Chemnitz - Wie viele Kita- und Krippenplätze braucht Chemnitz bis 2030? Darüber wird am Mittwoch im Stadtrat diskutiert.

Stadtrat Maik Otto (48, SPD) will das Angebot an Kinderbetreuung erhalten.
Stadtrat Maik Otto (48, SPD) will das Angebot an Kinderbetreuung erhalten.  © Ralph Kunz

Der vom Jugendamt vorgeschlagene neue Bedarfsplan sieht eine deutliche Kürzung des Angebotes vor. So soll der Versorgungsgrad für die Betreuung in der Krippe von 53 auf 48 Prozent, in Kitas von 89 auf 87 Prozent abgesenkt werden.

Bedeutet: Pro 100 Kinder, die jünger als drei Jahre sind, stehen noch 48 Betreuungsplätze zur Verfügung, für 100 Drei- bis Siebenjährige 87 Plätze.

Im Stadtrat regt sich Widerstand.
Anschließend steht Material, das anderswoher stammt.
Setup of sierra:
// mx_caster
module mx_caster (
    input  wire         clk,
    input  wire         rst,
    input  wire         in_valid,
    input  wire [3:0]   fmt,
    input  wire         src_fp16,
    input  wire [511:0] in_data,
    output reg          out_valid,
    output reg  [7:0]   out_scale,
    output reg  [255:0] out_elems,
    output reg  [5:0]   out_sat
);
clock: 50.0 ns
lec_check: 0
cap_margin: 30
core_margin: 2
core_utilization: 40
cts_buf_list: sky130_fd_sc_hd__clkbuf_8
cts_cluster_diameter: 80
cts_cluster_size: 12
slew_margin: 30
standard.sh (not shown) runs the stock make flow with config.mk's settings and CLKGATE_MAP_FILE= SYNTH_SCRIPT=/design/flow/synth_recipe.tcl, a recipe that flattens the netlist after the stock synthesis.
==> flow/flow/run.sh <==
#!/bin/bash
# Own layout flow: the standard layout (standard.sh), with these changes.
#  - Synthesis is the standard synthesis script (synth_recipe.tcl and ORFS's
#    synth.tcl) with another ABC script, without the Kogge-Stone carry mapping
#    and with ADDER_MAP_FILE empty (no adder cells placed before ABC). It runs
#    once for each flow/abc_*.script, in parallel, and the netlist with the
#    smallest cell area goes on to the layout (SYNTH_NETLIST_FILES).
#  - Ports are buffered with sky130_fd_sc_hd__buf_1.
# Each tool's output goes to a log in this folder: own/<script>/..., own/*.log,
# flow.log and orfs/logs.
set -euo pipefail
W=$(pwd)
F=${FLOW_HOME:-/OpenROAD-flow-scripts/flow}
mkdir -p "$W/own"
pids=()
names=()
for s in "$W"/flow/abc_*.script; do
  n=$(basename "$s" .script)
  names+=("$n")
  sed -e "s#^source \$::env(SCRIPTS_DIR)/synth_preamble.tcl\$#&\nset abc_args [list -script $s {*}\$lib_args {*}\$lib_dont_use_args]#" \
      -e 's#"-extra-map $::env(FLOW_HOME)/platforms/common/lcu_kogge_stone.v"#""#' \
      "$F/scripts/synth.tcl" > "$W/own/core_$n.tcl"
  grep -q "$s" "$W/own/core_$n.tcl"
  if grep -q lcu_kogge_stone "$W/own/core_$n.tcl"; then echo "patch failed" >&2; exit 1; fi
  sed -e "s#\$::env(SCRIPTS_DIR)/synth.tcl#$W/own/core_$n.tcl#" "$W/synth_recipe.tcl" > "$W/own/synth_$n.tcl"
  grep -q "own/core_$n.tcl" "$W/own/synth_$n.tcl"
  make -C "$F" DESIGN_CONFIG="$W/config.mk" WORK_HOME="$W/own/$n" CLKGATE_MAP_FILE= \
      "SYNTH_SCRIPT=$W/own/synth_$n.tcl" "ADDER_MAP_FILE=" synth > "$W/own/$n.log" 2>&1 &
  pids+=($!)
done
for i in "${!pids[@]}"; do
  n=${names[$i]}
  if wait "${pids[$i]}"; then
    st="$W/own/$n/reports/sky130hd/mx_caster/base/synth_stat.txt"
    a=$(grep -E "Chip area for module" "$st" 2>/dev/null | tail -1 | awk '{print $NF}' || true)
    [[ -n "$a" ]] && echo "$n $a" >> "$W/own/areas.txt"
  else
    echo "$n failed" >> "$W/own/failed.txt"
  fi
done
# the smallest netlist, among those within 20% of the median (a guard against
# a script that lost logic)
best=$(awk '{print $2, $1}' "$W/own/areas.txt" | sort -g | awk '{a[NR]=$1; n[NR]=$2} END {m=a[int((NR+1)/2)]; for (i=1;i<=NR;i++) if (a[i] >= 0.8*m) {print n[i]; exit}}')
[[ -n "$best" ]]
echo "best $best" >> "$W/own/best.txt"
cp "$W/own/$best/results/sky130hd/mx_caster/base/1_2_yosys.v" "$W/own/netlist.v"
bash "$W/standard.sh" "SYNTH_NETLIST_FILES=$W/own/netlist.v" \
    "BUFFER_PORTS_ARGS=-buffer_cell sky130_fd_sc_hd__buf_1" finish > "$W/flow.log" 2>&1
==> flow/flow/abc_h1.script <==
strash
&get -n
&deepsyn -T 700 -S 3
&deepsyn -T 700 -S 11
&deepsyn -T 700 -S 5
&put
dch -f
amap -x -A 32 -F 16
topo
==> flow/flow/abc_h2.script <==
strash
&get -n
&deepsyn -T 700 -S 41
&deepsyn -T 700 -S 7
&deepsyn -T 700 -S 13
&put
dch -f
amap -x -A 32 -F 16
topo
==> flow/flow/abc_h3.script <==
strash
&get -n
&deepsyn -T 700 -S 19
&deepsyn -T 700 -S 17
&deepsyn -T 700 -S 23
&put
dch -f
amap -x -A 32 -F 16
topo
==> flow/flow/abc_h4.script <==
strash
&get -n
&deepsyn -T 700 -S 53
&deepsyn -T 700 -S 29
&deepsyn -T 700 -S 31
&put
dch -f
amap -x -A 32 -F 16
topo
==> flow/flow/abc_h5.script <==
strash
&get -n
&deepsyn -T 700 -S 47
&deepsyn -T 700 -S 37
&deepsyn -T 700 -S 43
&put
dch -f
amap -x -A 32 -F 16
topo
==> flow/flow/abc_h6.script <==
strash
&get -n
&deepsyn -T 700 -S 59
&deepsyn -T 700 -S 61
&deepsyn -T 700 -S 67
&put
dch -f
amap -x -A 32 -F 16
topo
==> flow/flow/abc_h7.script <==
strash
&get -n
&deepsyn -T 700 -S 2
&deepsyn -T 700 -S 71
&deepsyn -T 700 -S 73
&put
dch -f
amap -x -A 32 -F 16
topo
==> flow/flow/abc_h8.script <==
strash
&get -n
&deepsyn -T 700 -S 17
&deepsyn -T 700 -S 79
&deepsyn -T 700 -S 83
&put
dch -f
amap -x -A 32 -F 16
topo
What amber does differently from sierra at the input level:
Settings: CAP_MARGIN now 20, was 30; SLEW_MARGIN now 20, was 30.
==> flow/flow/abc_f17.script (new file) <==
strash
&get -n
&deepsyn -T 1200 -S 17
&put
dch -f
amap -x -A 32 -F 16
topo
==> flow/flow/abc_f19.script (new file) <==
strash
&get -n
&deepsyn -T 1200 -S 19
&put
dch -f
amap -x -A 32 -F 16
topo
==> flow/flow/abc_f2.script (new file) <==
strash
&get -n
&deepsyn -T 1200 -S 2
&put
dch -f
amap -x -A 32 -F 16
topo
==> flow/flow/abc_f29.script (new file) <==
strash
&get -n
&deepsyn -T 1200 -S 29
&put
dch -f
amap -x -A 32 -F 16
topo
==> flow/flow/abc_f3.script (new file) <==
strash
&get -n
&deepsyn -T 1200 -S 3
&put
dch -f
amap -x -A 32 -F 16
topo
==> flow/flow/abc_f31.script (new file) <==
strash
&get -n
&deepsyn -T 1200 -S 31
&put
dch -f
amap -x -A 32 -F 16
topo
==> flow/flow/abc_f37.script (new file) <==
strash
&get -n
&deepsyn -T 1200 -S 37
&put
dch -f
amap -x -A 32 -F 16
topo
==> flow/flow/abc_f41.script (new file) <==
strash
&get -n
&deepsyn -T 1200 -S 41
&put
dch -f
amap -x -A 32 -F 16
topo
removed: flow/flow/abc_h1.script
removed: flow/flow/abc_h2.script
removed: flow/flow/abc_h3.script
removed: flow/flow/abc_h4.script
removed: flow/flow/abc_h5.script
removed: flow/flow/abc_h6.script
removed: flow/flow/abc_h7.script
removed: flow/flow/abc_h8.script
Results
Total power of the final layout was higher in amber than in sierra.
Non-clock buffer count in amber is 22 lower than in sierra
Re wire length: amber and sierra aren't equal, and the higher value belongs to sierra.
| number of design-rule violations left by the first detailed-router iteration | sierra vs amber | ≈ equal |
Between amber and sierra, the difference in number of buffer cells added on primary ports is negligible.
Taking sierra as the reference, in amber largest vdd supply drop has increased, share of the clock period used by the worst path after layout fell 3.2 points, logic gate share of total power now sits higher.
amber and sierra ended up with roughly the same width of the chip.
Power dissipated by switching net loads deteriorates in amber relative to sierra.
Source: an optimization exercise on an open RTL-to-GDS flow (aim: small area, a short achievable clock period and few clock cycles per item). Production flows keep margins and buffers that such runs may drop. In this exercise RTL edits were held to simulation tests only and were not proved equivalent to the original.

## run.sh

```bash
#!/bin/bash
# synth_recipe.tcl (not shown) runs the flow's synth.tcl, then flattens the netlist and writes it again
# the make line also repeats each setting of config.mk as NAME=value (left out here)
make -C /OpenROAD-flow-scripts/flow DESIGN_CONFIG=/design/flow/config.mk WORK_HOME=/design/flow/orfs CLKGATE_MAP_FILE= SYNTH_SCRIPT=/design/flow/synth_recipe.tcl finish
```

## config.mk

```make
export PLATFORM = sky130hd
export DESIGN_NAME = gst_ecc
export DESIGN_NICKNAME = gst_ecc
export VERILOG_FILES = /design/flow/design.v
export SDC_FILE = /design/flow/constraint.sdc
export NUM_CORES = 4
export LEC_CHECK = 0
export CAP_MARGIN = 20
export CORE_MARGIN = 2
export CORE_UTILIZATION = 40
export SLEW_MARGIN = 20
```

## design.v

```verilog
module gst_ecc (
    input  wire        clk,
    input  wire        rst,
    input  wire        req_valid,
    output wire        req_ready,
    input  wire [1:0]  req_op,        
    input  wire [33:0] req_addr,      
    input  wire [31:0] req_origin,
    input  wire [79:0] req_cw,        
    input  wire [63:0] req_wdata,     
    input  wire [7:0]  req_wmask,     
    output reg         rsp_valid,
    input  wire        rsp_ready,
    output reg  [63:0] rsp_data,
    output reg         rsp_wr,
    output reg  [79:0] rsp_cw,
    output reg  [1:0]  rsp_weight,    
    output reg         rsp_poison,
    input  wire        stat_clr,      
    input  wire [1:0]  log_clr,       
    output wire [63:0] eccstat,
    output wire [63:0] ecclog,
    output wire [31:0] eccorg
);
    localparam [1:0] OP_WRITE = 2'd0;
    localparam [1:0] OP_READ  = 2'd1;
    localparam [1:0] OP_MERGE = 2'd2;
    localparam [1:0] OP_SCRUB = 2'd3;
    localparam [13:0] G_LOW = 14'h0377;    
    function automatic [6:0] gf_mul_alpha(input [6:0] a);
        gf_mul_alpha = {a[5:0], 1'b0} ^ (a[6] ? 7'h09 : 7'h00);
    endfunction
    function automatic [6:0] gf_mul(input [6:0] a, input [6:0] b);
        reg [6:0] acc;
        reg [6:0] t;
        integer k;
        begin
            acc = 7'd0;
            t = a;
            for (k = 0; k < 7; k = k + 1) begin
                if (b[k])
                    acc = acc ^ t;
                t = gf_mul_alpha(t);
            end
            gf_mul = acc;
        end
    endfunction
    function automatic [6:0] gf_pow_alpha(input integer n);
        reg [6:0] t;
        integer k;
        begin
            t = 7'd1;
            for (k = 0; k < n; k = k + 1)
                t = gf_mul_alpha(t);
            gf_pow_alpha = t;
        end
    endfunction
    function automatic [79:0] encode(input [63:0] data, input poison);
        reg [64:0] info;
        reg [13:0] rem;
        reg        fb;
        integer k;
        begin
            info = {poison, data};
            rem = 14'd0;
            for (k = 64; k >= 0; k = k - 1) begin
                fb = info[k] ^ rem[13];
                rem = {rem[12:0], 1'b0} ^ (fb ? G_LOW : 14'd0);
            end
            encode = {^{info, rem}, info, rem};
        end
    endfunction
    reg        s1_valid;
    reg [1:0]  s1_op;
    reg [33:0] s1_addr;
    reg [31:0] s1_origin;
    reg [79:0] s1_cw;
    reg [63:0] s1_wdata;
    reg [7:0]  s1_wmask;
    wire s2_load = !rsp_valid || rsp_ready;
    wire s1_move = s1_valid && s2_load;
    assign req_ready = !s1_valid || s2_load;
    always @(posedge clk) begin
        if (rst) begin
            s1_valid <= 1'b0;
        end else if (req_ready) begin
            s1_valid <= req_valid;
        end
        if (req_valid && req_ready) begin
            s1_op     <= req_op;
            s1_addr   <= req_addr;
            s1_origin <= req_origin;
            s1_cw     <= req_cw;
            s1_wdata  <= req_wdata;
            s1_wmask  <= req_wmask;
        end
    end
    reg [6:0]  syn1, syn3;
    reg        par;
    reg [6:0]  a1, a3;
    integer    i;
    always @(*) begin
        syn1 = 7'd0;
        syn3 = 7'd0;
        a1 = 7'd1;
        a3 = 7'd1;
        for (i = 0; i < 79; i = i + 1) begin
            if (s1_cw[i]) begin
                syn1 = syn1 ^ a1;
                syn3 = syn3 ^ a3;
            end
            a1 = gf_mul_alpha(a1);
            a3 = gf_mul_alpha(gf_mul_alpha(gf_mul_alpha(a3)));
        end
        par = ^s1_cw;
    end
    wire [6:0] syn1_sq   = gf_mul(syn1, syn1);
    wire [6:0] syn1_cube = gf_mul(syn1_sq, syn1);
    wire       syn1_zero = (syn1 == 7'd0);
    wire       syn3_zero = (syn3 == 7'd0);
    wire       one_root  = !syn1_zero && (syn3 == syn1_cube);
    wire [6:0] sig0      = syn3 ^ syn1_cube;
    reg [78:0] single_hit;
    reg [78:0] double_hit;
    reg [6:0]  xi;
    integer    j;
    always @(*) begin
        for (j = 0; j < 79; j = j + 1) begin
            xi = gf_pow_alpha(j);
            single_hit[j] = (syn1 == xi);
            double_hit[j] = ((gf_mul(syn1, gf_mul(xi, xi)) ^ gf_mul(syn1_sq, xi) ^ sig0) == 7'd0);
        end
    end
    wire single_found = |single_hit;
    wire double_two   = (|double_hit) && !$onehot(double_hit);
    reg [79:0] err_vec;
    reg [1:0]  weight;
    always @(*) begin
        err_vec = 80'd0;
        weight  = 2'd3;
        if (syn1_zero && syn3_zero) begin
            if (par) begin
                err_vec[79] = 1'b1;
                weight = 2'd1;
            end else begin
                weight = 2'd0;
            end
        end else if (one_root) begin
            if (single_found) begin
                err_vec[78:0] = single_hit;
                err_vec[79]   = !par;
                weight = par ? 2'd1 : 2'd2;
            end
        end else if (!syn1_zero && !par) begin
            if (double_two) begin
                err_vec[78:0] = double_hit;
                weight = 2'd2;
            end
        end
    end
    wire        ue         = (weight == 2'd3);
    wire [79:0] fixed      = s1_cw ^ err_vec;
    wire [63:0] rd_data    = ue ? s1_cw[77:14] : fixed[77:14];
    wire        rd_poison  = !ue && fixed[78];
    reg [63:0] merged;
    integer    b;
    always @(*) begin
        for (b = 0; b < 8; b = b + 1)
            merged[8*b +: 8] = s1_wmask[b] ? s1_wdata[8*b +: 8] : rd_data[8*b +: 8];
    end
    reg [63:0] res_data;
    reg        res_wr;
    reg [63:0] res_enc_data;
    reg        res_enc_poison;
    reg [1:0]  res_weight;
    reg        res_poison;
    reg        res_report;        
    always @(*) begin
        res_data       = rd_data;
        res_wr         = 1'b0;
        res_enc_data   = rd_data;
        res_enc_poison = 1'b0;
        res_weight     = weight;
        res_poison     = rd_poison;
        res_report     = 1'b1;
        case (s1_op)
            OP_WRITE: begin
                res_data       = s1_wdata;
                res_wr         = 1'b1;
                res_enc_data   = s1_wdata;
                res_enc_poison = 1'b0;
                res_weight     = 2'd0;
                res_poison     = 1'b0;
                res_report     = 1'b0;
            end
            OP_READ: begin
            end
            OP_MERGE: begin
                res_data       = merged;
                res_wr         = 1'b1;
                res_enc_data   = merged;
                res_enc_poison = ue || rd_poison;
            end
            OP_SCRUB: begin
                if (rd_poison) begin
                    res_report = 1'b0;
                end else if (ue) begin
                    res_wr         = 1'b1;
                    res_enc_poison = 1'b1;
                end else if (weight != 2'd0) begin
                    res_wr         = 1'b1;
                end
            end
        endcase
    end
    wire [79:0] res_cw = encode(res_enc_data, res_enc_poison);
    reg [33:0] s2_addr;
    reg [31:0] s2_origin;
    reg        s2_scrub;
    reg        s2_report;
    always @(posedge clk) begin
        if (rst) begin
            rsp_valid <= 1'b0;
        end else if (s2_load) begin
            rsp_valid <= s1_valid;
        end
        if (s1_move) begin
            rsp_data   <= res_data;
            rsp_wr     <= res_wr;
            rsp_cw     <= res_cw;
            rsp_weight <= res_weight;
            rsp_poison <= res_poison;
            s2_addr    <= s1_addr;
            s2_origin  <= s1_origin;
            s2_scrub   <= (s1_op == OP_SCRUB);
            s2_report  <= res_report;
        end
    end
    reg [31:0] ce1_cnt;
    reg [15:0] ce2_cnt;
    reg [15:0] ue_cnt;
    reg [33:0] log_addr;
    reg [1:0]  log_weight;
    reg        log_poison;
    reg        log_scrub;
    reg        log_valid;
    reg        log_ovf;
    reg [31:0] org;
    wire       rsp_fire  = rsp_valid && rsp_ready;
    wire       ev_bad    = rsp_poison || (rsp_weight == 2'd3);
    wire       ev_ce1    = rsp_fire && s2_report && !ev_bad && (rsp_weight == 2'd1);
    wire       ev_ce2    = rsp_fire && s2_report && !ev_bad && (rsp_weight == 2'd2);
    wire       ev_ue     = rsp_fire && s2_report && ev_bad;
    wire       ev_log    = ev_ce1 || ev_ce2 || ev_ue;
    wire [31:0] ce1_base = stat_clr ? 32'd0 : ce1_cnt;
    wire [15:0] ce2_base = stat_clr ? 16'd0 : ce2_cnt;
    wire [15:0] ue_base  = stat_clr ? 16'd0 : ue_cnt;
    wire        valid_base = log_valid && !log_clr[0];
    wire        ovf_base   = log_ovf && !log_clr[1];
    always @(posedge clk) begin
        if (rst) begin
            ce1_cnt    <= 32'd0;
            ce2_cnt    <= 16'd0;
            ue_cnt     <= 16'd0;
            log_addr   <= 34'd0;
            log_weight <= 2'd0;
            log_poison <= 1'b0;
            log_scrub  <= 1'b0;
            log_valid  <= 1'b0;
            log_ovf    <= 1'b0;
            org        <= 32'd0;
        end else begin
            ce1_cnt <= (ev_ce1 && ce1_base != 32'hFFFF_FFFF) ? ce1_base + 32'd1 : ce1_base;
            ce2_cnt <= (ev_ce2 && ce2_base != 16'hFFFF) ? ce2_base + 16'd1 : ce2_base;
            ue_cnt  <= (ev_ue  && ue_base  != 16'hFFFF) ? ue_base  + 16'd1 : ue_base;
            log_valid <= valid_base || ev_log;
            log_ovf   <= ovf_base || (ev_log && valid_base);
            if (ev_log && !valid_base) begin
                log_addr   <= s2_addr;
                log_weight <= ev_bad ? 2'd3 : rsp_weight;
                log_poison <= rsp_poison;
                log_scrub  <= s2_scrub;
                org        <= s2_origin;
            end
        end
    end
    assign eccstat = {ue_cnt, ce2_cnt, ce1_cnt};
    assign ecclog  = {21'd0, log_ovf, log_valid, log_scrub, log_poison, log_weight, log_addr, 3'd0};
    assign eccorg  = org;
endmodule
```

## constraint.sdc

```tcl
create_clock -name core_clock -period 25.0 [get_ports {clk}]
set_input_delay 5.0000 -clock core_clock [delete_from_list [all_inputs] [get_ports {clk}]]
set_output_delay 5.0000 -clock core_clock [all_outputs]
set_load 0.01 [all_outputs]
```

==> key figures <==
Global routing
  – Largest net degree at the start of global routing: 89
  – Global-route wire length before repair: 326 mm
  – GRT Util Overall: 35.6%
  – Vias in the first global route: 38947
  – Initial antenna violation count: 11
  – Grt ovf: 0

Run status
  – Status: finished clean

Floorplanning
  – Core footprint: 128000 um2
  – Die H: 363 um
  – Width of the die: 363 um
  – Die area: 132000 um2
  – Initial core utilization: 40.4%
  – I/O pin count: 537
  – Row cnt: 131

Synth
  – Post-synthesis mux area share: 0.397%
  – Synth cell types: 113
  – Top_reg_cell synth: edfxtp_1
  – #FFs+latches synth: 510
  – Adder-cell share of the synthesized area: 3.60%
  – Async SR Flop Fraction: 0%
  – Xor-xnor portion of the synthesized cell area: 48.6%
  – Mapped Cells: 4884
  – Yosys Warn Count: 1
  – EDFF count, synth: 372
  – Mean Syn Cell Area: 10.6 um2
  – Main combinational cell family by area after synthesis: XOR/XNOR gates
  – Synthesized cell area: 51700 um2
  – Synth Area in Compound Gates: 5.59%
  – Simple-gate share of the synthesized area: 10.2%
  – Seq/Total Area, Yosys: 27.0%

Clock tree
  – Worst-Skew Late Latency: 0.65 ns
  – CTS buffer count: 53
  – H-tree levels: 2
  – Longest Clk Path Bufs: 3
  – Post-CTS Setup Inserts: 0
  – Clk slew on worst S/H paths: 0.06 ns
  – CTS root buf: clkbuf_16
  – CTS tree: done
  – Hold-fix buffers, CTS: 0
  – Clock Sinks: 510
  – Post-cts sizing count: 0

Worst setup path
  – CP arrival: 24.80 ns
  – CP delay by family, top: XOR/XNOR gates
  – Setup crit start kind: register
  – Crit path capture type: register
  – R2r setup slk: 0.59 ns
  – Crit path kind: reg2reg
  – CP max stage cell: xnor3_2
  – Max FO, Critical Path: 25
  – Most common cell on crit path: fa_1
  – CP peak stage delay: 1.02 ns
  – Worst r2r src: s1_cw[75]
  – CP bufs+invs: 6
  – WP data required: 25.39 ns
  – Worst Setup SP: s1_cw[75]

Final layout
  – FILL cells: 11729
  – Most frequent cells in the layout: xnor2_1, clkdlybuf4s50_1, xor2_1, edfxtp_1, nand2_1
  – Area Overhead vs Synth: 18.2%
  – Nets@finish: 5661
  – Commonest non-fill, non-tap cell in the layout: xnor2_1
  – Share of cells above drive strength 1: 9.41%
  – Final Util: 47.8%

STA
  – Hold Worst Slack: 0.391 ns
  – Worst-Margin Slew: 1.28 ns
  – Max Slew Vio Count: 0
  – Min Clock Period, post-route: 24.41 ns
  – Final Worst Setup Slack: 0.586 ns
  – Clock Skews: 0.0566 ns
  – RSZ-0062 raised after global routing: false
  – Crit share post-route: 97.7%
  – Setup Viol. Count Final: 0
  – Final hold vios: 0
  – Total negative slack: 0 ns
  – Max-Slew Margin vs Limit: 13.7%
  – Peak Freq: 41.0 MHz

Hold path
  – Hold_sp: s1_origin[21]
  – Worst hold-check path type: reg2reg

Routing
  – Drt drc: 0
  – Avg Vias per Cell: 5.86
  – Final WL: 242 mm
  – Via count: 41240
  – Routed len/inst: 34.4 um
  – Routed Antenna Nets: 0
  – Initial DRC Count: 6399
  – Pre-antenna DRT Iters: 8

Placement
  – Routability cong.: 1.12
  – IO buf count: 512
  – DP HPWL: 188 mm
  – Pre-CTS WS: 1.33 ns

Job
  – Max Cap Violations: 0
[routing by layer]
metal  wire length (um)  vias up  global-route usage, %
met1              96100    20368                   48.0
met2              98300     2998                   50.6
li1                   -    17233                      -
met3              33000      629                   12.6
met4              14300       12                   17.0
met5                 85        -                      0
[state kept, by name (all words and copies together) (netlist names), 34 cells and up]
| signal | cells |
|---|---|
| s1_cw | 80 |
| s1_wdata | 64 |
| s2_addr | 34 |
| rsp_cw | 80 |
| s1_addr | 34 |
| log_addr | 34 |
[logic make-up (layout without fill, tap and decap cells)]
kind of cell	Yosys count	in the layout
other	1	28
AOI/OAI and AO/OA	432	432
xor gates and xnor gates	2275	2275
buffers and inverters	485	947
DFF	510	510
and+or+nand+nor	1054	1054
muxes	19	19
adders and majority gates	108	108
[stage by stage]
step / cells / instance area (um2)
detailed placement: 6932 / 59100
finish: 7035 / 61100
CTS: 7030 / 61000
floorplan: 4907 / 51800
global route: 7031 / 61000
global placement: 6928 / 59000
[final timing paths]
kind / end / cells after the start
min: s2_origin[21] / 0
max reg2reg: rsp_cw[9] / 53
min reg2reg: s2_origin[21] / 0
max: rsp_cw[9] / 53
[cells in the mapped netlist (8+ instances only)]
cell type / instances / area, um2
a2111oi_0: 8 / 70.1
a21oi_1: 122 / 611
a221oi_1: 26 / 228
a22o_1: 9 / 78.8
a22oi_1: 10 / 75.1
a31oi_1: 9 / 56.3
and2_1: 24 / 150
and3_1: 28 / 175
and4_1: 17 / 149
buf_1: 41 / 154
buf_2: 51 / 255
buf_4: 114 / 856
buf_6: 13 / 146
clkbuf_1: 145 / 544
dfxtp_1: 138 / 2760
edfxtp_1: 372 / 11200
fa_1: 68 / 1360
ha_1: 40 / 500
inv_1: 108 / 405
mux2i_1: 16 / 160
nand2_1: 317 / 1190
nand2b_1: 25 / 156
nand3_1: 68 / 340
nand4_1: 66 / 413
nor2_1: 228 / 856
nor2b_1: 27 / 169
nor3_1: 97 / 485
nor4_1: 48 / 300
nor4b_1: 8 / 70.1
o21ai_0: 119 / 596
o221ai_1: 8 / 70.1
o22ai_1: 10 / 62.6
o31ai_1: 9 / 67.6
or2_2: 15 / 93.8
or3_1: 30 / 188
or4_1: 19 / 143
xnor2_1: 1479 / 13000
xnor2_2: 35 / 569
xnor2_4: 8 / 220
xnor3_1: 271 / 6100
xnor3_2: 18 / 428
xor2_1: 410 / 3590
xor2_2: 8 / 130
xor3_1: 38 / 903
[layout make-up]
type,instances,area (um2),area share (%)
multi-input cells,3912,35900,58.8
flip-flops and latches,510,13900,22.8
repair buffers,729,6780,11.1
well taps,1662,2080,3.41
clock buffers,64,1420,2.32
inverters,120,463,0.758
clock inverters,34,454,0.744
diodes,4,10.0,0.0164
Testbench counts, summed over its fixed seeds: cycles 12,016, items 12,000.

-- port drivers added, routing unchanged --
How much do the figures lean on ideal ports? The routed layout below was timed once more, with nothing changed but the port constraints. Step 1: set_driving_cell puts a clkbuf_16 on clk and a buf_2 on each other input, an assumption about the parent block. Step 2 also shifts input and output timing later by t, the mid clock arrival at the registers, as if the neighbouring blocks saw the same clock. Slacks: ideal / step 1 / step 2; pairs: ideal / step 1.
t (ns): 0.698
setup WS [ns]: 0.586 / 0.586 / 0.586
worst data-port slew with drivers (ns): 0.17
cell pins on the clock port's net: 1
After both steps setup and hold are still met in this run. The setup slack of this run moves by 0.000 ns with the drivers and by 0.000 ns with both steps.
SPD-Stadtrat Maik Otto (48) findet: "Das ist zu knapp kalkuliert. Es würde bedeuten, dass Eltern für einen freien Betreuungsplatz unter Umständen quer durch die Stadt fahren müssen. Wir hatten eine solche Situation vor Jahren schon mal. Es gab Riesenärger."

Im Stadtrat geht es am Mittwoch unter anderem um einen neuen Kita-Bedarfsplan.
Im Stadtrat geht es am Mittwoch unter anderem um einen neuen Kita-Bedarfsplan.  © Kristin Schmidt

Auch Grüne und Linke melden Bedenken an. Ein Änderungsantrag schlägt vor, den vor einem Jahr beschlossenen Versorgungsgrad beizubehalten.